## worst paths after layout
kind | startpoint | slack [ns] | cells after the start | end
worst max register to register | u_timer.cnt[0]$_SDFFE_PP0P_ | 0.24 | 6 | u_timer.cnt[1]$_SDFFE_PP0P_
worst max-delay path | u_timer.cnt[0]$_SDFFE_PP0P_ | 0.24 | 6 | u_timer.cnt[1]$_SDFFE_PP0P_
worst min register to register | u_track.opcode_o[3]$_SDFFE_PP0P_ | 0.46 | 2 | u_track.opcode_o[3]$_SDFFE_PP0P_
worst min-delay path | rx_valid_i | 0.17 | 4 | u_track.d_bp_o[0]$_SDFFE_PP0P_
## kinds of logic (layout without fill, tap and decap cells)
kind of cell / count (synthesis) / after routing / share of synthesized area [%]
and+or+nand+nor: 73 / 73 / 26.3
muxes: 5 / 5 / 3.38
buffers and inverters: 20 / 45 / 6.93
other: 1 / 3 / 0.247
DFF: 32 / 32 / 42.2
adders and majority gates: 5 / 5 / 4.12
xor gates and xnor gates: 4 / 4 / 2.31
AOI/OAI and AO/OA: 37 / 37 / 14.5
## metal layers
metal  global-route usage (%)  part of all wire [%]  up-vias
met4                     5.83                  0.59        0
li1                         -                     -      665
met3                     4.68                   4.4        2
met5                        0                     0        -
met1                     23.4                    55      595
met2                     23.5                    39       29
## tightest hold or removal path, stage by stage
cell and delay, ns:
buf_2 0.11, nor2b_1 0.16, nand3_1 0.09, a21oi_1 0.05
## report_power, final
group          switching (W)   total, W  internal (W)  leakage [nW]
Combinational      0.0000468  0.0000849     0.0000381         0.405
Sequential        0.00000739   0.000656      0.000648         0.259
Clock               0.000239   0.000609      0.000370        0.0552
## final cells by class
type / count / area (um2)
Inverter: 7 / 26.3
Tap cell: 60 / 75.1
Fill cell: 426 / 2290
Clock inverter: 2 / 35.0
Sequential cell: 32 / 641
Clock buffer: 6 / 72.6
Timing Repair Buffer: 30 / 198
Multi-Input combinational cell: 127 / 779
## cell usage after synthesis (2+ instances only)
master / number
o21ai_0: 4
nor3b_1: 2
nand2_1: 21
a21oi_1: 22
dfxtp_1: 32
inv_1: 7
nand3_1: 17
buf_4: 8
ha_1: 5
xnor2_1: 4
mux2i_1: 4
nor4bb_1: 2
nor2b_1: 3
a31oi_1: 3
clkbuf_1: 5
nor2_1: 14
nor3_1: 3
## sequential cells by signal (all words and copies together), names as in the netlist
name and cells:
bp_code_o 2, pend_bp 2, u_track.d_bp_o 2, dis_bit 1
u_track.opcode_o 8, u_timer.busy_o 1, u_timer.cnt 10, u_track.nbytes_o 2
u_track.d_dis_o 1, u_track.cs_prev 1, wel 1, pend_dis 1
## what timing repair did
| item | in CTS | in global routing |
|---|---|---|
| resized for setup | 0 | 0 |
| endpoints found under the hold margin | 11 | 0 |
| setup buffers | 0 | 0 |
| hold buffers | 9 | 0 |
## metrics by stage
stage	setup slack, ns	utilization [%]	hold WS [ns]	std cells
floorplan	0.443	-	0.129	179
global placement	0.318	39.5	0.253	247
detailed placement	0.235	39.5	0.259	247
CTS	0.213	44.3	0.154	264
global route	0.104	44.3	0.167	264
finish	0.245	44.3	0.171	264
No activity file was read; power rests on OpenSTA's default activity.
### src/rtl/secded_fifo_pkg.sv
package secded_fifo_pkg;

  // Number of Hamming check bits needed for a data word of width dw
  function automatic int hamming_bits(input int dw);
    int p;
    p = 1;
    while ((1 << p) < dw + p + 1) p++;
    return p;
  endfunction

endpackage

### src/rtl/secded_rst_sync.sv
module secded_rst_sync (
  input  logic clk,
  input  logic rst_n,
  output logic rst_n_sync
);
  logic [1:0] stage_q;

  always_ff @(posedge clk or negedge rst_n) begin
    if (!rst_n) stage_q <= 2'b00;
    else        stage_q <= {stage_q[0], 1'b1};
  end

  assign rst_n_sync = stage_q[1];
endmodule

### src/rtl/secded_enc.sv
module secded_enc #(
  parameter int DATA_W = 32
) (
  input  logic [DATA_W-1:0]  data_i,
  output logic [DATA_W+secded_fifo_pkg::hamming_bits(DATA_W):0] code_o
);
  localparam int P = secded_fifo_pkg::hamming_bits(DATA_W);
  localparam int N = DATA_W + P;

  logic [N:1] cw;

  always_comb begin
    int k;
    logic par;
    cw = '0;
    k  = 0;
    // scatter data bits to non-power-of-two positions
    for (int pos = 1; pos <= N; pos++) begin
      if ((pos & (pos - 1)) != 0) begin
        cw[pos] = data_i[k];
        k++;
      end
    end
    // each check bit covers the positions whose index has its bit set
    for (int i = 0; i < P; i++) begin
      par = 1'b0;
      for (int pos = 1; pos <= N; pos++) begin
        if (((pos >> i) & 1) == 1) par = par ^ cw[pos];
      end
      cw[1 << i] = par;
    end
    code_o = {^cw, cw};
  end
endmodule

### src/rtl/secded_dec.sv
module secded_dec #(
  parameter int DATA_W = 32
) (
  input  logic [DATA_W+secded_fifo_pkg::hamming_bits(DATA_W):0] code_i,
  output logic [DATA_W-1:0] data_o,
  output logic              single_o,
  output logic              double_o
);
  localparam int P = secded_fifo_pkg::hamming_bits(DATA_W);
  localparam int N = DATA_W + P;

  logic [N:1]   cw;
  logic [N:1]   fixed;
  logic [P-1:0] syn;
  logic         par_odd;

  always_comb begin
    int k;
    cw      = code_i[N-1:0];
    par_odd = ^code_i;
    for (int i = 0; i < P; i++) begin
      syn[i] = 1'b0;
      for (int pos = 1; pos <= N; pos++) begin
        if (((pos >> i) & 1) == 1) syn[i] = syn[i] ^ cw[pos];
      end
    end

    fixed    = cw;
    single_o = 1'b0;
    double_o = 1'b0;
    if (syn != '0) begin
      if (par_odd && (int'(syn) <= N)) begin
        single_o = 1'b1;
        for (int pos = 1; pos <= N; pos++) begin
          if (int'(syn) == pos) fixed[pos] = ~fixed[pos];
        end
      end else begin
        double_o = 1'b1;
      end
    end else if (par_odd) begin
      single_o = 1'b1;  // only the overall parity bit was hit
    end

    data_o = '0;
    k      = 0;
    for (int pos = 1; pos <= N; pos++) begin
      if ((pos & (pos - 1)) != 0) begin
        data_o[k] = fixed[pos];
        k++;
      end
    end
  end
endmodule
--- config.mk ---
export PLATFORM = sky130hd
export DESIGN_NAME = fp_exc_resolve
export DESIGN_NICKNAME = d
export VERILOG_FILES = /design/src/rtl/fp_exc_pkg.sv /design/src/rtl/fp_exc_decode.sv /design/src/rtl/fp_exc_subst.sv /design/src/rtl/fp_exc_resolve.sv
export SDC_FILE = /design/constraint.sdc
export NUM_CORES = 1
export LEC_CHECK = 0
export BUFFER_PORTS_ARGS = -buffer_cell sky130_fd_sc_hd__buf_2
export CORE_MARGIN = 2
export CORE_UTILIZATION = 50
export DETAILED_ROUTE_END_ITERATION = 8
export PLACE_DENSITY_LB_ADDON = 0.08
export SLEW_MARGIN = 20
export SYNTH_ARGS = -nofsm -noshare
export SYNTH_HDL_FRONTEND = slang
export SYNTH_HIERARCHICAL = 1
export SYNTH_SLANG_ARGS = --single-unit
--- constraint.sdc ---
create_clock -name clk_i -period 1.5 [get_ports clk_i]
set_input_delay 0.225 -clock clk_i [delete_from_list [all_inputs] [get_ports clk_i]]
set_output_delay 0.225 -clock clk_i [all_outputs]
set_load 0.1 [all_outputs]
--- src/rtl/fp_exc_pkg.sv ---
package fp_exc_pkg;
  localparam int NUM_EXC = 5;
  localparam int DATA_W  = 64;
  localparam int MODE_W  = 2;

  localparam int EXC_INV = 0;
  localparam int EXC_DZ  = 1;
  localparam int EXC_OF  = 2;
  localparam int EXC_UF  = 3;
  localparam int EXC_NX  = 4;

  typedef enum logic [MODE_W-1:0] {
    MODE_IEEE  = 2'd0,
    MODE_TRAP  = 2'd1,
    MODE_FLUSH = 2'd2,
    MODE_ALT   = 2'd3
  } exc_mode_e;

  localparam logic [DATA_W-2:0] MAX_MAG = 63'h7FEF_FFFF_FFFF_FFFF;
endpackage

--- src/rtl/fp_exc_decode.sv ---
module fp_exc_decode
  import fp_exc_pkg::*;
#(
  parameter int N_EXC = NUM_EXC
) (
  input  logic [N_EXC-1:0]        exc_i,
  input  logic [MODE_W*N_EXC-1:0] mode_i,
  output logic [N_EXC-1:0]        trap_hit_o,
  output logic [N_EXC-1:0]        inh_hit_o,
  output logic [N_EXC-1:0]        flush_hit_o
);
  for (genvar k = 0; k < N_EXC; k++) begin : g_exc
    localparam bit CAN_INH   = (k == EXC_INV) || (k == EXC_DZ);
    localparam bit CAN_FLUSH = (k == EXC_OF) || (k == EXC_UF) || (k == EXC_DZ);
    exc_mode_e mode;
    assign mode           = exc_mode_e'(mode_i[MODE_W*k +: MODE_W]);
    assign trap_hit_o[k]  = exc_i[k] && (mode == MODE_TRAP);
    assign inh_hit_o[k]   = CAN_INH && exc_i[k] && (mode == MODE_ALT);
    assign flush_hit_o[k] = CAN_FLUSH && exc_i[k] && (mode == MODE_FLUSH);
  end
endmodule

--- src/rtl/fp_exc_subst.sv ---
module fp_exc_subst
  import fp_exc_pkg::*;
(
  input  logic [DATA_W-1:0]  res_i,
  input  logic               sign_i,
  input  logic [NUM_EXC-1:0] flush_hit_i,
  output logic [DATA_W-1:0]  res_o
);
  always_comb begin
    if (flush_hit_i[EXC_OF] || flush_hit_i[EXC_DZ])
      res_o = {sign_i, MAX_MAG};
    else if (flush_hit_i[EXC_UF])
      res_o = {sign_i, {(DATA_W-1){1'b0}}};
    else
      res_o = res_i;
  end
endmodule

--- src/rtl/fp_exc_resolve.sv ---
module fp_exc_resolve
  import fp_exc_pkg::*;
(
  input  logic                      clk_i,
  input  logic                      rst_ni,
  input  logic                      valid_i,
  input  logic [NUM_EXC-1:0]        exc_i,
  input  logic [MODE_W*NUM_EXC-1:0] mode_i,
  input  logic [DATA_W-1:0]         res_i,
  input  logic                      sign_i,
  output logic                      valid_o,
  output logic [DATA_W-1:0]         res_o,
  output logic                      wr_en_o,
  output logic                      trap_o,
  output logic [NUM_EXC-1:0]        cexc_o,
  output logic                      inhibited_o
);
  logic [NUM_EXC-1:0] trap_hit, inh_hit, flush_hit;
  logic [DATA_W-1:0]  sub_res;
  logic               trap_any, inh_any;

  fp_exc_decode #(.N_EXC(NUM_EXC)) u_decode (
    .exc_i      (exc_i),
    .mode_i     (mode_i),
    .trap_hit_o (trap_hit),
    .inh_hit_o  (inh_hit),
    .flush_hit_o(flush_hit)
  );

  fp_exc_subst u_subst (
    .res_i      (res_i),
    .sign_i     (sign_i),
    .flush_hit_i(flush_hit),
    .res_o      (sub_res)
  );

  // trap > inhibited > substitution
  assign trap_any = |trap_hit;
  assign inh_any  = !trap_any && (|inh_hit);

  always_ff @(posedge clk_i or negedge rst_ni) begin
    if (!rst_ni) begin
      valid_o     <= 1'b0;
      res_o       <= '0;
      wr_en_o     <= 1'b0;
      trap_o      <= 1'b0;
      cexc_o      <= '0;
      inhibited_o <= 1'b0;
    end else begin
      valid_o <= valid_i;
      wr_en_o <= valid_i && !trap_any && !inh_any;
      trap_o  <= valid_i && trap_any;
      if (valid_i) begin
        res_o       <= (trap_any || inh_any) ? res_i : sub_res;
        cexc_o      <= exc_i;
        inhibited_o <= inh_any;
      end
    end
  end

  assert_valid_follow_R2: assert property (@(posedge clk_i) disable iff (!rst_ni)
    valid_i |=> valid_o);
  assert_idle_quiet_R2: assert property (@(posedge clk_i) disable iff (!rst_ni)
    !valid_i |=> (!valid_o && !wr_en_o && !trap_o));
  assert_wr_needs_valid_R2: assert property (@(posedge clk_i) disable iff (!rst_ni)
    wr_en_o |-> valid_o);
  assert_cexc_track_R3: assert property (@(posedge clk_i) disable iff (!rst_ni)
    valid_i |=> (cexc_o == $past(exc_i)));
  assert_trap_no_write_R5: assert property (@(posedge clk_i) disable iff (!rst_ni)
    trap_o |-> !wr_en_o);
  assert_inh_no_write_R11: assert property (@(posedge clk_i) disable iff (!rst_ni)
    (valid_o && inhibited_o) |-> !wr_en_o);
  assert_inh_hold_R12: assert property (@(posedge clk_i) disable iff (!rst_ni)
    !valid_i |=> $stable(inhibited_o));
  assert_trap_over_inh_R13: assert property (@(posedge clk_i) disable iff (!rst_ni)
    trap_o |-> !inhibited_o);
endmodule

# --- After elaboration in Yosys (flattened, before gate mapping) ---
# Cells that the tools add are included.
classes:
  n_eq_ne: 10
  mux: 3
  reduce_logical: 20
op_table:
  columns: ["cell", "n"]
  rows:
  - ["$mux 64", 3]
  - ["$logic_and 1x1->1", 14]
  - ["$eq 2x1->1 const B", 5]
  - ["$eq 2x2->1 const B", 5]
  - ["$reduce_or 5->1", 1]
  - ["$logic_not 1->1", 2]
  - ["$logic_or 1x1->1", 2]
  - ["$reduce_or 2->1", 1]
totals:
  register_bits: 73
  input_bits: 83
  output_inout_bits: 73
  wordCells: 39

# --- Depth between registers and ports, before layout ---
logic_depth:
  ltp_word: 7
  ltp_mapped: 7
  ltp_nobuf: 6

# --- Cells and area by module ---
# Netlist, hierarchy kept.
by_module_without_submodules:
  columns: ["mod", "instances", "cells_each", "area_per_inst_um2", "seq_area_each_um2"]
  rows:
  - ["fp_exc_resolve", 1, 486, 4510.6, 1826.8]
  - ["fp_exc_subst", 1, 141, 654.4, 0.0]
  - ["fp_exc_decode", 1, 16, 125.1, 0.0]

# --- Worst setup path before layout ---
# OpenSTA, ideal clock, no wires.
synth_path:
  path_type: "input port to flip-flop"
  from: "input port exc_i[0]"
  to: "register res_o[49]"
  setup_time_ps: 141
  t_arrival_ps: 1767
  t_required_ps: 1359
  path_slack_ps: -408
  path_stages: 7
  path_buffers: 3
  path_cell_list: "and3b_1 > or4_4 > buf_6 > buf_2 > clkbuf_1 > o41ai_1 > a31oi_1"
synth_between:
  elab_chain_len: 6
  word_cells_on_any_way: 8
  cone_classes: "1 x mux; 7 x reduce/logical"
synth_lines:
  columns: ["item", "line_no", "rtl"]
  rows:
  - ["from (decl)", "fp_exc_resolve.sv:7", "input logic [NUM_EXC-1:0] exc_i,"]
  - ["$logic_and 1x1->1", "fp_exc_decode.sv:17", "assign trap_hit_o[k] = exc_i[k] && (mode == MODE_TRAP);"]
  - ["$reduce_or 5->1", "fp_exc_resolve.sv:38", "assign trap_any = |trap_hit;"]
  - ["$logic_not 1->1", "fp_exc_resolve.sv:39", "assign inh_any = !trap_any && (|inh_hit);"]
  - ["$logic_and 1x1->1", "fp_exc_resolve.sv:39", null]
  - ["$logic_or 1x1->1 *", "fp_exc_resolve.sv:54", "res_o <= (trap_any || inh_any) ? res_i : sub_res;"]
  - ["$mux 64 *", "fp_exc_resolve.sv:54", null]
  - ["to (signal assigned)", "fp_exc_resolve.sv:54", null]
  - ["to (decl)", "fp_exc_resolve.sv:12", "output logic [DATA_W-1:0] res_o,"]
# Every way passes the cells marked *; elsewhere a longest branch is shown, timed or not.
# A chain may end at the register's enable or synchronous reset.

# --- Worst setup path after layout ---
layout_path:
  from: "input port exc_i[2]"
  to: "register res_o[6]"
layout_between:
  elab_chain_len: 6
  word_cells_on_any_way: 9
  cone_classes: "2 x mux; 7 x reduce/logical"
layout_lines:
  columns: ["item", "line_no", "rtl"]
  rows:
  - ["$logic_and 1x1->1 *", "fp_exc_decode.sv:17", null]
  - ["via trap_hit[2]", "fp_exc_resolve.sv:18", "logic [NUM_EXC-1:0] trap_hit, inh_hit, flush_hit;"]
  - ["$reduce_or 5->1 *", "fp_exc_resolve.sv:38", null]
  - ["$logic_not 1->1", "fp_exc_resolve.sv:39", null]
  - ["$logic_and 1x1->1", "fp_exc_resolve.sv:39", null]
  - ["$logic_or 1x1->1 *", "fp_exc_resolve.sv:54", null]
  - ["$mux 64 *", "fp_exc_resolve.sv:54", null]
# The timed path passes the listed nets; every way through them passes the cells marked *.

==> impl_results.md <==
* Clock Skew at 0 ns
* Worst setup SP type: input port
* Reg2reg end: cexc_o[2]$_DFFE_PN0P_
* IO Count at 156
* RSZ-0062 raised after global routing: true
* RD Place Congestion at about 0.8
* Period utilization at 118%
* CP endpoint kind: flip-flop
* CP max stage cell: or4_4
* Maxcap violations at 0
* DRC viols at 0
* Crit path cell chain: buf_8 -> and3b_1 -> or4_4 -> buf_12 -> or4_1 -> a31oi_1
* Die Outline Area at 0.0114 mm2
* Area Overhead vs Synth at 53.0%
* Worst slew margin at about two thirds
* CTS root buffer: clkbuf_8
* Placement Cell Area at ~0.0073 mm2
* Post-route ant nets at 0
* Storage element area at 0.00183 mm2
* Hold Startpoint: exc_i[0]
* Port Buf Inserts at 155
* Die Width at roughly 110 um
* Share of layout cells above drive strength 1 at between 50% and 60%
* Clock Pin Slew Worst Setup and Hold Paths at roughly 0.090 ns
* CTS tree: yes
* Largest net degree at the start of global routing at 66
* Fin nets at 917
* Core footprint at about 0.010 mm2
* FF-to-FF Start: cexc_o[2]$_DFFE_PN0P_
* Failing checks: setup timing
* Worst-Skew Late Latency at 0.36 ns
* Initial DRC Count at 451
* Avg Vias per Cell at 6.34
* Total clock sinks at 73
* Vias in the first global route at 5,712
* Worst EP arrival at 2.04 ns
* Cell Area, Synth at 0.00528 mm2
* Final hold violation count at 0
* Crit-path max cell delay at 0.61 ns
* Hold depth at 2
* Hold Path Class: input port to flip-flop
* P_leak at between 0.003 and 0.004 uW
* Post-Synthesis Cells at between 600 and 700
* Reg2reg path depth at 1
* WP data required at between 1.5 and 2 ns
* Mapped Avg Cell Area at 8.23 um2
* Antenna violations before repair at 1
* Vias at 6,182
* Maximum fanout along the worst path at 44
* Shortest period the worst path allows at 1.77 ns
* Drt total wl at 19,400 um
* DR WL/cell at 19.9 um
* Area of the multi-input gates at roughly 0.0036 mm2
* Tot Pwr at 7800 uW
* Status: complete, but fails checks
* Final setup margin at -0.273 ns
* First-pass GRT wire length at ~29,000 um
* Slew Viols, Final at 0
* Final setup vio count at 66
* Tightest Pin Transition at 0.521 ns
* Reg2Reg Setup Slack at 0.72 ns
* CTS buffer count at 9
* Total Routing Usage GR at 31.5%
* Synth Warn # at 6
* Fin area at 0.00807 mm2
* Standard-cell rows at 37
* Die height at 107 um
* Max IR drop VDD at 0.000665 V
* N_diodes at 0
* Crit Path Category: input port to flip-flop
* Detailed Routing Iterations Pass 1 at 5
* Max clock buf depth at 2
* Fmax at approximately 560 MHz
* Starting Density at 51.3%
* Hold Path End: cexc_o[0]$_DFFE_PN0P_
* Cell Pwr Density at a little under 1000 mW/mm2
* Gr ovfl total at 0
* Fill cells at slightly above 700
* Final Core Density at 78.5%
* DP HPWL at 11,200 um
* H-tree depth at 3
==> through the flow <==
stage | worst slack (ns) | TNS (ns) | cells | hold WS (ns)
2_1_floorplan | -0.347 | -22.32 | 643 | -0.0706
3_3_place_gp | -0.768 | -47.30 | 942 | 0.151
3_5_place_dp | -0.709 | -41.97 | 943 | 0.158
4_1_cts | -0.207 | -10.44 | 969 | 0.106
5_1_grt | -0.287 | -14.97 | 975 | 0.108
6_report | -0.273 | -12.40 | 975 | 0.115
==> layer usage <==
layer	wire length (um)	share of wire (%)	global-route usage, %	up-vias
li1	-	-	-	2786
met5	13	0.067	0	-
met4	618	3.2	12.4	2
met3	1280	6.6	3.77	52
met2	9570	49	52.7	294
met1	7880	41	41.5	3048
==> registers in the layout (all words and copies together) (netlist names) <==
signal and count:
inhibited_o 1, valid_o 1, wr_en_o 1, trap_o 1
res_o 64, cexc_o 5
==> cell usage in the layout (no fill, tap or decap), types with 5 or more instances in the layout <==
| cell type | n |
|---|---|
| mux2_2 | 5 |
| o41ai_4 | 5 |
| inv_1 | 63 |
| a31oi_1 | 60 |
| clkbuf_8 | 9 |
| o21ai_0 | 18 |
| or3b_4 | 36 |
| buf_6 | 9 |
| buf_4 | 94 |
| or4_1 | 48 |
| o21ai_2 | 21 |
| or3b_2 | 28 |
| dfrtp_1 | 73 |
| buf_12 | 13 |
| or4_4 | 17 |
| buf_2 | 149 |
| o41ai_1 | 5 |
| o41ai_2 | 55 |
| nor2_1 | 66 |
| o21ai_1 | 23 |
==> power breakdown <==
group / switching, uW / internal, uW / total (uW)
Clock: 850 / 1100 / 1950
Combinational: 2560 / 995 / 3560
Sequential: 121 / 2170 / 2290
==> worst max-delay path, delay by kind of cell <==
| family | cells | cell delay, ns |
|---|---|---|
| and+or+nand+nor | 3 | 1.28 |
| AOI/OAI and AO/OA | 1 | 0.19 |
| buffers and inverters | 2 | 0.32 |
==> what timing repair did <==
item                                   in CTS  in global routing
hold buffers                                1                  0
gates cloned                                4                  5
pin swaps                                  21                 31
endpoints found under the hold margin      22                  0
resized for setup                          38                 54
buffers inserted                            5                  1
setup endpoints to repair                  66                 65
==> how the worst max path moves through the flow <==
stage,cells past startpoint,slack [ns],startpoint,to
global placement,7,-0.77,exc_i[2],res_o[21]$_DFFE_PN0P_
finish,6,-0.27,exc_i[2],res_o[6]$_DFFE_PN0P_
floorplan,6,-0.35,exc_i[2],res_o[52]$_DFFE_PN0P_
detailed placement,8,-0.71,mode_i[2],res_o[8]$_DFFE_PN0P_
CTS,6,-0.21,exc_i[2],res_o[6]$_DFFE_PN0P_
global route,8,-0.29,mode_i[2],res_o[39]$_DFFE_PN0P_
==> final cells by class <==
type,count,area share [%]
Inverter,63,2.93
Tap cell,136,2.11
Multi-Input combinational cell,415,44.9
Clock inverter,7,1.47
Sequential cell,73,22.6
Clock buffer,9,1.53
Timing Repair Buffer,272,24.4
No activity file was read; power rests on OpenSTA's default activity.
·····
Going through the data above, return each line with the word "metal".

- Written response -
## metal layers
metal  global-route usage (%)  part of all wire [%]  up-vias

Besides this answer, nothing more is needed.